Una paz todavía sin forma definitiva
Lo que busca Trump es un cierre políticamente vendible: una salida que le permita asegurar que la capacidad nuclear iraní quedó suficientemente limitada y que la ruta marítima de Ormuz volverá a operar sin el nivel de amenaza visto durante los meses más intensos de la guerra. Pero lo que tiene sobre la mesa, hasta ahora, parece mucho más incompleto. Diversos reportes apuntan a que el eventual entendimiento dejaría temas sustantivos para fases posteriores, lo que alimenta críticas incluso dentro de sectores republicanos que temen que Irán salga golpeado, sí, pero no neutralizado.

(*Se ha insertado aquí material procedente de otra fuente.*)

This is an optimization exercise on Yosys and OpenROAD, whose aim is small area, a short achievable clock period and few clock cycles per item, not a production implementation.
Function was checked by simulation only, so behaviour that the tests miss may differ from the original.
Power is estimated from default activity; no workload was simulated.

==> design.v <==
module nru_itoa (
    input  wire        clk,
    input  wire        rst_n,       
    input  wire        start,
    input  wire        ptr,         
    input  wire [63:0] value,       
    input  wire [31:0] prec,        
    input  wire [7:0]  flags,       
    output wire        ready,
    output reg         done,
    output wire [9:0]  span_start,
    output reg  [9:0]  span_len,
    output reg  [15:0] head,
    output reg  [1:0]  hlen,
    input  wire [8:0]  rd_addr,
    output wire [7:0]  rd_data
);
    localparam [1:0] R10 = 2'b00, R16 = 2'b01, R8 = 2'b10, R2 = 2'b11;
    wire        f_uc    = flags[0];
    wire        f_alt   = flags[1];
    wire        f_plus  = flags[2];
    wire        f_space = flags[3];
    wire        f_w64   = flags[4];
    wire        f_sgn   = flags[5];
    wire [1:0]  f_radix = flags[7:6];
    wire [63:0] u      = f_w64 ? value : {32'd0, value[31:0]};
    wire        sbit   = f_w64 ? value[63] : value[31];
    wire        is_neg = !ptr && f_sgn && sbit;
    wire [63:0] neg64  = 64'd0 - u;
    wire [63:0] mag_in = ptr    ? value :
                         is_neg ? (f_w64 ? neg64 : {32'd0, neg64[31:0]}) : u;
    wire        mag_nz = |mag_in;
    reg  [15:0] head_in;
    reg  [1:0]  hlen_in;
    always @(*) begin
        head_in = 16'd0;
        hlen_in = 2'd0;
        if (!ptr) begin
            if (f_sgn) begin
                if (is_neg)       begin head_in = 16'h002D; hlen_in = 2'd1; end
                else if (f_plus)  begin head_in = 16'h002B; hlen_in = 2'd1; end
                else if (f_space) begin head_in = 16'h0020; hlen_in = 2'd1; end
            end else if (f_alt) begin
                case (f_radix)
                    R8:  begin head_in = 16'h0030; hlen_in = 2'd1; end
                    R16: if (mag_nz) begin
                             head_in = f_uc ? 16'h5830 : 16'h7830; hlen_in = 2'd2;
                         end
                    R2:  begin head_in = f_uc ? 16'h4230 : 16'h6230; hlen_in = 2'd2; end
                    default: ;
                endcase
            end
        end
    end
    wire [9:0]  minlen_in = ptr     ? 10'd16 :
                            prec[31] ? 10'd1 : prec[9:0];
    reg         busy;
    reg  [6:0]  cnt;         
    reg  [1:0]  radix;
    reg         uc;
    reg  [9:0]  minlen;
    reg  [63:0] mag;         
    reg  [63:0] sh;          
    reg  [79:0] bcd;         
    assign ready = !busy;
    reg [79:0] bcd_adj;
    integer i;
    always @(*) begin
        for (i = 0; i < 20; i = i + 1)
            bcd_adj[4*i +: 4] = (bcd[4*i +: 4] >= 4'd5) ? bcd[4*i +: 4] + 4'd3
                                                         : bcd[4*i +: 4];
    end
    function [3:0] digit_at;
        input [6:0] k;
        begin
            case (radix)
                R10:     digit_at = (k < 7'd20) ? bcd[4*k +: 4] : 4'd0;
                R16:     digit_at = (k < 7'd16) ? mag[4*k +: 4] : 4'd0;
                R8:      digit_at = (k < 7'd21) ? {1'b0, mag[3*k +: 3]} :
                                    (k == 7'd21) ? {3'b000, mag[63]} : 4'd0;
                default: digit_at = {3'b000, mag[k[5:0]]};
            endcase
        end
    endfunction
    reg [6:0] ndig;
    integer k;
    always @(*) begin
        ndig = 7'd0;
        for (k = 0; k < 64; k = k + 1)
            if (digit_at(k[6:0]) != 4'd0)
                ndig = k[6:0] + 7'd1;
    end
    wire [9:0] span_len_w = ({3'd0, ndig} > minlen) ? {3'd0, ndig} : minlen;
    always @(posedge clk) begin
        if (!rst_n) begin
            busy <= 1'b0;
            done <= 1'b0;
        end else begin
            done <= 1'b0;
            if (!busy) begin
                if (start) begin
                    busy   <= 1'b1;
                    radix  <= ptr ? R16 : f_radix;
                    uc     <= ptr ? 1'b0 : f_uc;
                    minlen <= minlen_in;
                    mag    <= mag_in;
                    head   <= head_in;
                    hlen   <= hlen_in;
                    bcd    <= 80'd0;
                    if (!ptr && f_radix == R10) begin
                        cnt <= f_w64 ? 7'd64 : 7'd32;
                        sh  <= f_w64 ? mag_in : {mag_in[31:0], 32'd0};
                    end else begin
                        cnt <= 7'd0;
                        sh  <= 64'd0;
                    end
                end
            end else if (cnt != 7'd0) begin
                {bcd, sh} <= {bcd_adj[78:0], sh, 1'b0};
                cnt       <= cnt - 7'd1;
            end else begin
                busy     <= 1'b0;
                done     <= 1'b1;
                span_len <= span_len_w;
            end
        end
    end
    assign span_start = 10'd512 - span_len;
    wire [8:0] pos = 9'd511 - rd_addr;
    wire [3:0] d   = pos[8:6] == 3'd0 ? digit_at({1'b0, pos[5:0]}) : 4'd0;
    assign rd_data = (d < 4'd10) ? 8'h30 + {4'd0, d}
                                 : (uc ? 8'h37 : 8'h57) + {4'd0, d};
endmodule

Ese dilema explica la tensión en Washington. Si Trump logra una desescalada verificable, podrá defender que puso fin a una guerra costosa y políticamente impopular. Si el acuerdo nace débil o ambiguo, sus adversarios y parte de sus aliados argumentarán que el desenlace sólo pateó hacia adelante el problema central: el programa nuclear iraní y la capacidad regional de Teherán para recomponerse.

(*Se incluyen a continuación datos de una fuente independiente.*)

From an optimization exercise on the open Yosys and OpenROAD flow, aimed at small area; shortcuts taken in it are not production practice. For this run, only the layout was checked, not whether the RTL still works. Power is estimated from default activity; no workload was simulated.

==> design/flow/design.v <==
module lcd_hd44780 (
    input  wire       clk,
    input  wire       rst,           
    input  wire       f_wr,
    input  wire       f_e,
    input  wire       f_rs,
    input  wire       f_rw,
    input  wire [7:0] gp_data,
    input  wire       dirty_rd,      
    input  wire       host_sel,      
    input  wire [5:0] host_addr,
    output wire [7:0] host_data,
    output reg        dirty_lcd,
    output reg        dirty_cgram,
    output reg        rd_valid,
    output reg  [7:0] rd_data,
    output reg        fault,
    output reg  [2:0] fault_code,
    output reg  [7:0] fault_info,
    output reg  [6:0] cursor_addr,
    output reg        disp_on,
    output reg        cursor_on,
    output reg        blink_on,
    output reg        entry_shift,
    output reg        fs_dl8,
    output reg        fs_lines2,
    output reg        fs_font,
    output reg  [1:0] fs_table
);
    localparam [7:0] BLANK = 8'h20;
    localparam [2:0] F_UNDEF_CMD   = 3'd1;
    localparam [2:0] F_DD_UNMAPPED = 3'd3;
    localparam [2:0] F_DISP_SHIFT  = 3'd4;
    reg [7:0] ddram [0:39];
    reg [7:0] cgram [0:63];
    reg       prev_e;
    reg [5:0] cgram_addr;
    reg       mode_cg;               
    reg       inc_up;                
    wire fire     = f_wr && prev_e && !f_e && !fault;
    wire do_cmd   = fire && !f_rs && !f_rw;
    wire do_stat  = fire && !f_rs &&  f_rw;
    wire do_wdata = fire &&  f_rs && !f_rw;
    wire do_rdata = fire &&  f_rs &&  f_rw;
    wire in_line1 = (cursor_addr <= 7'h13);
    wire at_bnd1  = (cursor_addr == 7'h14);
    wire in_line2 = (cursor_addr >= 7'h40) && (cursor_addr <= 7'h53);
    wire at_bnd2  = (cursor_addr == 7'h54);
    wire unmapped = !(in_line1 || at_bnd1 || in_line2 || at_bnd2);
    wire [6:0] line2_idx = cursor_addr - 7'h40 + 7'd20;
    wire [5:0] dd_idx    = in_line1 ? cursor_addr[5:0] : line2_idx[5:0];
    wire [6:0] dd_next = cursor_addr + (inc_up ? 7'd1 : 7'h7f);
    wire [5:0] cg_next = {cgram_addr[5:3], cgram_addr[2:0] + (inc_up ? 3'd1 : 3'd7)};
    wire c_ddaddr  = gp_data[7];
    wire c_cgaddr  = gp_data[7:6] == 2'b01;
    wire c_funcset = gp_data[7:5] == 3'b001;
    wire c_shift   = gp_data[7:4] == 4'b0001;
    wire c_display = gp_data[7:3] == 5'b00001;
    wire c_entry   = gp_data[7:2] == 6'b000001;
    wire c_home    = gp_data[7:1] == 7'b0000001;
    wire c_clear   = gp_data == 8'h01;
    wire c_undef   = gp_data == 8'h00;
    wire ev_clear      = do_cmd && c_clear;
    wire ev_cmd_fault  = do_cmd && (c_undef || (c_shift && gp_data[3]));
    wire dd_access     = (do_wdata || do_rdata) && !mode_cg;
    wire ev_dd_fault   = dd_access && unmapped;
    wire ev_fault      = ev_cmd_fault || ev_dd_fault;
    wire ev_dd_write   = do_wdata && !mode_cg && (in_line1 || in_line2);
    wire ev_shift1     = do_wdata && !mode_cg && at_bnd1;
    wire ev_shift2     = do_wdata && !mode_cg && at_bnd2;
    wire ev_cg_write   = do_wdata && mode_cg;
    wire notify_lcd    = ev_clear || ev_dd_write || ev_shift1 || ev_shift2;
    wire notify_cgram  = ev_cg_write;
    integer j;
    reg [7:0] dd_word;
    always @(*) begin
        dd_word = 8'h00;
        for (j = 0; j < 40; j = j + 1)
            if (dd_idx == j)
                dd_word = ddram[j];
    end
    reg [7:0] read_val;
    always @(*) begin
        if (!f_rs)
            read_val = {1'b0, mode_cg ? {1'b0, cgram_addr} : cursor_addr};
        else if (mode_cg)
            read_val = cgram[cgram_addr];
        else if (in_line1 || in_line2)
            read_val = dd_word;
        else
            read_val = BLANK;
    end
    always @(posedge clk) begin
        if (rst) begin
            prev_e      <= 1'b0;
            cursor_addr <= 7'd0;
            cgram_addr  <= 6'd0;
            mode_cg     <= 1'b0;
            inc_up      <= 1'b1;
            disp_on     <= 1'b0;
            cursor_on   <= 1'b0;
            blink_on    <= 1'b0;
            entry_shift <= 1'b0;
            fs_dl8      <= 1'b1;
            fs_lines2   <= 1'b0;
            fs_font     <= 1'b0;
            fs_table    <= 2'd0;
            dirty_lcd   <= 1'b0;
            dirty_cgram <= 1'b0;
            rd_valid    <= 1'b0;
            rd_data     <= 8'd0;
            fault       <= 1'b0;
            fault_code  <= 3'd0;
            fault_info  <= 8'd0;
        end else begin
            rd_valid <= 1'b0;
            if (f_wr && !fault)
                prev_e <= f_e;
            if (!fault) begin
                if (dirty_rd) begin
                    dirty_lcd   <= 1'b0;
                    dirty_cgram <= 1'b0;
                end
                if (notify_lcd)
                    dirty_lcd <= 1'b1;
                if (notify_cgram)
                    dirty_cgram <= 1'b1;
            end
            if (ev_cmd_fault) begin
                fault      <= 1'b1;
                fault_code <= c_undef ? F_UNDEF_CMD : F_DISP_SHIFT;
                fault_info <= gp_data;
            end else if (ev_dd_fault) begin
                fault      <= 1'b1;
                fault_code <= F_DD_UNMAPPED;
                fault_info <= {1'b0, cursor_addr};
            end else if (do_cmd) begin
                if (c_ddaddr) begin
                    cursor_addr <= gp_data[6:0];
                    mode_cg     <= 1'b0;
                end else if (c_cgaddr) begin
                    cgram_addr  <= gp_data[5:0];
                    mode_cg     <= 1'b1;
                end else if (c_funcset) begin
                    fs_dl8      <= gp_data[4];
                    fs_lines2   <= gp_data[3];
                    fs_font     <= gp_data[2];
                    fs_table    <= gp_data[1:0];
                end else if (c_shift) begin
                    cursor_addr <= cursor_addr + (gp_data[2] ? 7'd1 : 7'h7f);
                end else if (c_display) begin
                    disp_on     <= gp_data[2];
                    cursor_on   <= gp_data[1];
                    blink_on    <= gp_data[0];
                end else if (c_entry) begin
                    inc_up      <= gp_data[1];
                    entry_shift <= gp_data[0];
                end else if (c_home) begin
                    cursor_addr <= 7'd0;
                    mode_cg     <= 1'b0;
                end else if (c_clear) begin
                    cursor_addr <= 7'd0;
                    mode_cg     <= 1'b0;
                    inc_up      <= 1'b1;
                end
            end else if (do_wdata || do_rdata) begin
                if (mode_cg)
                    cgram_addr <= cg_next;
                else if (!at_bnd1 && !at_bnd2)
                    cursor_addr <= dd_next;
            end
            if ((do_stat || do_rdata) && !ev_dd_fault) begin
                rd_valid <= 1'b1;
                rd_data  <= read_val;
            end
        end
    end
    integer i;
    always @(posedge clk) begin
        if (rst || ev_clear) begin
            for (i = 0; i < 40; i = i + 1)
                ddram[i] <= BLANK;
        end else if (ev_shift1) begin
            for (i = 0; i < 19; i = i + 1)
                ddram[i] <= ddram[i + 1];
            ddram[19] <= gp_data;
        end else if (ev_shift2) begin
            for (i = 20; i < 39; i = i + 1)
                ddram[i] <= ddram[i + 1];
            ddram[39] <= gp_data;
        end else if (ev_dd_write) begin
            for (i = 0; i < 40; i = i + 1)
                if (dd_idx == i)
                    ddram[i] <= gp_data;
        end
    end
    always @(posedge clk) begin
        if (ev_cg_write)
            cgram[cgram_addr] <= gp_data;
    end
    reg [7:0] host_dd;
    always @(*) begin
        host_dd = 8'h00;
        for (j = 0; j < 40; j = j + 1)
            if (host_addr == j)
                host_dd = ddram[j];
    end
    assign host_data = host_sel ? cgram[host_addr] : host_dd;
endmodule
==> design/flow/run.sh <==
#!/bin/bash
# synth_recipe.tcl (not shown) runs the flow's synth.tcl, then flattens the netlist and writes it again
# the make line also repeats each setting of config.mk as NAME=value (left out here)
make -C /OpenROAD-flow-scripts/flow DESIGN_CONFIG=/design/flow/config.mk WORK_HOME=/design/flow/orfs CLKGATE_MAP_FILE= SYNTH_SCRIPT=/design/flow/synth_recipe.tcl finish
==> design/flow/config.mk <==
export PLATFORM = sky130hd
export DESIGN_NAME = lcd_hd44780
export DESIGN_NICKNAME = lcd_hd44780
export VERILOG_FILES = /design/flow/design.v
export SDC_FILE = /design/flow/constraint.sdc
export NUM_CORES = 4
export LEC_CHECK = 0
export CAP_MARGIN = 20
export CORE_MARGIN = 2
export CORE_UTILIZATION = 40
export SLEW_MARGIN = 20
==> design/flow/constraint.sdc <==
create_clock -name core_clock -period 15.0 [get_ports {clk}]
set_input_delay 3.0000 -clock core_clock [delete_from_list [all_inputs] [get_ports {clk}]]
set_output_delay 3.0000 -clock core_clock [all_outputs]
set_load 0.01 [all_outputs]
==> run_results.csv <==
group,metric,value,unit
route,first_pass_iters,8,
synthesis,yosys.area.top_type,"edfxtp_1",
route,viasPerCell,6.88,
sta,fin_hold_ws,0.463,ns
clocking,clockBufferDepth,3,
place,place.port_buffers,68,
critical_path,setup.worst_path.end,"host_data[7]",
pwr,p_per_area,101,nW/um2
floorplan,core.rowCount,126,
sta,rsz0062_at_grt,"no",
synthesis,ys_seq_area_share,47.9,%
sta,fmax,92.4,MHz
place,dp_hpwl,132000,um
clocking,cts_max_level,3,
sta,min_period,10.82,ns
global_route,grt_pass1_wl,280000,um
critical_path,r2r_start,"cursor_addr[3]$_SDFFE_PP0P_",
synthesis,netlist_area,47500,um2
clocking,cts_setup_buffers,0,
synthesis,synth_edf_count,512,
floorplan,core,118000,um2
floorplan,die_y,349,um
sta,worstMarginPinSlew,1.20,ns
floorplan,die_w,349,um
sta,fin_skew,0.0359,ns
clocking,cts_resized,0,
clocking,clk_latency,0.72,ns
clocking,cts.sink_count,880,
clocking,clk_pin_slew,0.06,ns
clocking,tritoncts,"done",
clocking,cts_hold_buf,0,
clocking,cts_root_buf,"clkbuf_16",
synthesis,avgSynthCellArea,10.9,um2
place,placed_area,49300,um2
critical_path,worst_setup_path_end_kind,"output port",
critical_path,r2r_slack,9.34,ns
finish,fin_area,52500,um2
critical_path,critical_path_required,12.00,ns
global_route,grt_use_total,31.6,%
sta,setup_viol,0,
synthesis,ys.flop_type,"edfxtp_1",
route,avgRoutedWirePerCell,33.4,um
critical_path,worstPathMaxFanout,120,
global_route,overflow,0,
synthesis,yosys_warnings,2,
pwr,leakage,16.3,nW
critical_path,start_kind,"input port",
sta,slew_headroom,19.1,%
synthesis,synth.ff_latch_count,880,
route,drt-total-wl,196000,um
route,dr.first_iter.drc_count,7025,
finish,nets,4296,
sta,timing.final.crit_share,72.1,%
finish,syn_to_final_growth,10.6,%
sta,hold_viol_final,0,
critical_path,r2r-end,"rd_data[5]$_SDFFE_PP0P_",
synthesis,ys_async_sr_fraction,0,%
finish,utilization,44.5,%
global_route,grt_pass1_vias,38275,
sta,slew_viol_final,0,
critical_path,r2r_cells,11,
clocking,cts_buffers,95,
synthesis,netlist.area_leader.share,32.4,%
route,num_vias,40398,
pwr,peakVddDrop,0.0997,mV
outcome,status,"finished clean",
worst_hold_path,min_path_type,"reg -> reg",
global_route,grt_max_degree,123,
critical_path,crit_type,"in -> out",
run,cap_viol_max_count,0,
synthesis,syn_nets,4413,
finish,drive_above_1_share,15.0,%
floorplan,die_area,122000,um2
synthesis,synthTopCellsByArea,"edfxtp_1 32%, dfxtp_1 16%, mux4_2 9.4%, mux2i_1 5.2%, a211oi_1 4.9%",
synthesis,synth.most_common_cell,"nor2_1",
synthesis,synthTopCellsByCount,"534 x nor2_1, 512 x edfxtp_1, 368 x dfxtp_1, 333 x a21oi_1, 309 x a211oi_1",
place,place_congestion,1.01,
critical_path,crit_start,"host_addr[0]",
global_route,antenna_found_initial,7,
route,drc,0,
route,ant_nets,0,
floorplan,start_util,40.3,%
finish,fillers,10935,
synthesis,synth_cells,4375,
sta,finalSetupTns,0,ns
synthesis,yosys.cell_types.count,108,
floorplan,ioPinCount,69,
critical_path,cp_data_arrival_time,7.82,ns
## how the worst min path moves through the flow
stage	start	endpoint	slack, ns	cells after the start
6_report	blink_on$_SDFFE_PP0P_	blink_on$_SDFFE_PP0P_	0.46	2
5_1_grt	fault_code[1]$_SDFFE_PP0N_	fault_code[1]$_SDFFE_PP0N_	0.48	2
4_1_cts	blink_on$_SDFFE_PP0P_	blink_on$_SDFFE_PP0P_	0.47	2
3_5_place_dp	blink_on$_SDFFE_PP0P_	blink_on$_SDFFE_PP0P_	0.45	2
3_3_place_gp	blink_on$_SDFFE_PP0P_	blink_on$_SDFFE_PP0P_	0.44	2
2_1_floorplan	ddram[19][4]$_SDFFE_PP0P_	ddram[19][4]$_SDFFE_PP0P_	0.45	2
## layer usage
| metal | vias to the layer above | part of all wire (%) | GRT usage (%) | routed length [um] |
|---|---|---|---|---|
| met4 | 8 | 6.2 | 16.8 | 12200 |
| met3 | 672 | 12 | 8.38 | 24000 |
| met1 | 19921 | 37 | 40.9 | 73400 |
| met5 | - | 0.025 | 0 | 49 |
| li1 | 16920 | - | - | - |
| met2 | 2877 | 44 | 48.2 | 86800 |
## cell usage in the layout, fill, tap and decap left out, types with 11 or more instances in the layout
| cell | n |
|---|---|
| inv_1 | 33 |
| mux2i_1 | 244 |
| nand4_1 | 16 |
| o221ai_1 | 30 |
| nand2b_1 | 19 |
| a22o_1 | 36 |
| nor2_2 | 25 |
| and2_1 | 21 |
| a21oi_1 | 333 |
| nor3_1 | 47 |
| clkbuf_1 | 17 |
| a31oi_1 | 49 |
| nor4_1 | 23 |
| a22oi_1 | 128 |
| a221oi_1 | 49 |
| nor2b_1 | 25 |
| o31ai_1 | 11 |
| clkinv_1 | 12 |
| a32oi_1 | 18 |
| a211oi_1 | 309 |
| buf_4 | 120 |
| nand3_1 | 62 |
| edfxtp_1 | 512 |
| nand2_1 | 261 |
| o211ai_1 | 33 |
| o22ai_1 | 85 |
| mux2_2 | 51 |
| ha_1 | 13 |
| o21ai_0 | 177 |
| clkbuf_16 | 96 |
| nor2_4 | 17 |
| nor2_1 | 513 |
| nor3_4 | 11 |
| dfxtp_1 | 363 |
| clkdlybuf4s50_1 | 56 |
| mux4_2 | 198 |
| clkinv_2 | 18 |
| a21o_1 | 13 |
## metrics by stage
stage               worst slack, ns  std cells  total power [W]
CTS                            4.32       5871          0.00533
floorplan                      6.67       4375          0.00279
global placement               4.37       5693          0.00292
global route                   4.16       5872          0.00543
detailed placement             4.32       5696          0.00292
finish                         4.18       5875          0.00532
## critical path, cell delays in order
cell	delay (ns)
buf_8	0.49
buf_4	0.66
buf_12	0.50
o21ai_0	0.28
a21oi_1	0.26
nand2_1	0.12
a221oi_1	0.69
o31ai_1	0.27
a21oi_1	0.28
a221o_1	0.24
clkdlybuf4s50_1	0.57
## final cells by class
class	instances	area, um2	share of cell area (%)
Timing Repair Buffer	182	1540	2.94
Tap cell	1536	1920	3.66
Clock inverter	55	646	1.23
Sequential cell	880	22800	43.3
Clock buffer	120	2560	4.88
Inverter	34	128	0.243
Antenna cell	3	7.51	0.0143
Multi-Input combinational cell	3065	23000	43.7
## registers in the layout (all words and copies together), names as in the netlist, 2 cells and up
signal and cells:
fs_table 2, cursor_addr 7, cgram 512, ddram 320, rd_data 8, fault_code 3
cgram_addr 6, fault_info 8
## where the power goes
group	total, W	switching [W]	internal, W
Combinational	0.000327	0.000224	0.000103
Clock	0.00244	0.00105	0.00139
Sequential	0.00255	0.00000314	0.00255
## cell families (layout without fill, tap and decap cells)
family                   Yosys count  count (layout)  synth area share [%]
AO/OA/AOI/OAI                   1425            1425                  20.5
XOR/XNOR                          12              12                 0.221
adder cells (fa/ha/maj)           16              16                 0.469
AND/OR/NAND/NOR                 1117            1117                  11.0
flip-flops                       880             880                  47.9
buffers and inverters            430             391                  4.10
other                              0               3                     0
multiplexers                     495             495                  15.8

[separate check: timing with driven ports]
The results above use ideal ports. As a check the final layout listed here was re-extracted and re-timed, cells and wires unchanged. Step 1, drivers: a clkbuf_16 drives clk and a buf_2 each remaining input, both assumed. Step 2 times the ports against the registers' clock, not the clock port: input delays grow and output delays shrink by t, the midpoint of the rising clock arrivals with the driver on. Slacks: ideal ports / drivers / drivers and shift; pairs: ideal ports / drivers.
shift t [ns]: 0.776
slack for setup (ns): 4.178 / 4.130 / 4.130
worst setup path after step 2: input to output
After both steps setup and hold are still met in this run. For this run, drivers alone change the setup slack by -0.048 ns; drivers and shift together by -0.048 ns.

Hormuz, petróleo y cálculo geopolítico
La dimensión energética sigue siendo determinante. Antes de la guerra, por Ormuz transitaba alrededor de una quinta parte del petróleo y gas natural comercializados en el mundo. Mantener la incertidumbre sobre ese paso marítimo equivale a prolongar una presión global sobre precios, transporte y cadenas de suministro. De ahí que cualquier noticia sobre avances o retrocesos en la negociación mueva no sólo a diplomáticos, sino también a gobiernos importadores, navieras y mercados financieros.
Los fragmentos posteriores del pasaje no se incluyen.